Human skin fungus tracked to deep sea animals
A ubiquitous skin fungus linked to dandruff, eczema and other itchy, flaky maladies in humans has now been tracked to Hawaiian coral reefs and the extreme environments of arctic soils and deep sea vents.
New York: A ubiquitous skin fungus linked to dandruff, eczema and other itchy, flaky maladies in humans has now been tracked to Hawaiian coral reefs and the extreme environments of arctic soils and deep sea vents.
"We have found multiple new examples of fungi of the genus Malassezia on corals, sponges and algae and in water samples, deep sea thermal vents and sediments from Hawaii and around the world," said Anthony Amend of University of Hawaii at Manoa.
Marine mammals like seals, as well as fish, lobsters, sponges, plankton and corals apparently also have that Malassezia itch.

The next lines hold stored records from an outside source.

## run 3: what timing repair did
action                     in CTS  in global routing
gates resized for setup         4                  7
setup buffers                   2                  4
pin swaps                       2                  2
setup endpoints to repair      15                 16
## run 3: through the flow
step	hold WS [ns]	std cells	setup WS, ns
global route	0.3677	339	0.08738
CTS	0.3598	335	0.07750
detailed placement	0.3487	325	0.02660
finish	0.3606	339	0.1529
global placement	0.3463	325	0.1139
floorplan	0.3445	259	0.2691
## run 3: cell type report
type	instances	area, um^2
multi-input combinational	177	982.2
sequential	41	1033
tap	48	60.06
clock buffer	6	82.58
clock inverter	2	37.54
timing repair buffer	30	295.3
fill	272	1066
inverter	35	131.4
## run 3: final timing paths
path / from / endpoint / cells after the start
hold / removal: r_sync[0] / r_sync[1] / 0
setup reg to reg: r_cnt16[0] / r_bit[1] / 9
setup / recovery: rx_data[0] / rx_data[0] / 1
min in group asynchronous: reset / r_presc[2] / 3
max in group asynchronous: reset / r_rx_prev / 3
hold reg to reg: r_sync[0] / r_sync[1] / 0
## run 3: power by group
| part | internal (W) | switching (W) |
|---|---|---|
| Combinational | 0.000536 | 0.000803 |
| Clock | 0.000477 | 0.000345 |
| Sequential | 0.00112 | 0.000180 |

In fact, the fungus appears to dominate certain marine environments.
"Residence in such a broad range of habitats is exceptional and clearly ranks this dandruff-causing fungus as one of the most ecologically diverse on the planet," he added.
Amend discovered that members of this genus cover a species and ecological diversity far greater than earlier thought and appear to have diversified repeatedly into and out of marine environments.
Till recently, these fungi were thought to have evolved to inhabit mammalian skin.
Evidence suggests that an interaction with warming ocean waters is linked to a reef banding disease observed at Palmyra Atoll for which a new Malassezia is implicated.
Marine Malassezia should be the focus of future research into the diversity and distribution of this enigmatic group, Amend concluded.
The study appeared in the scientific journal PLOS Pathogens.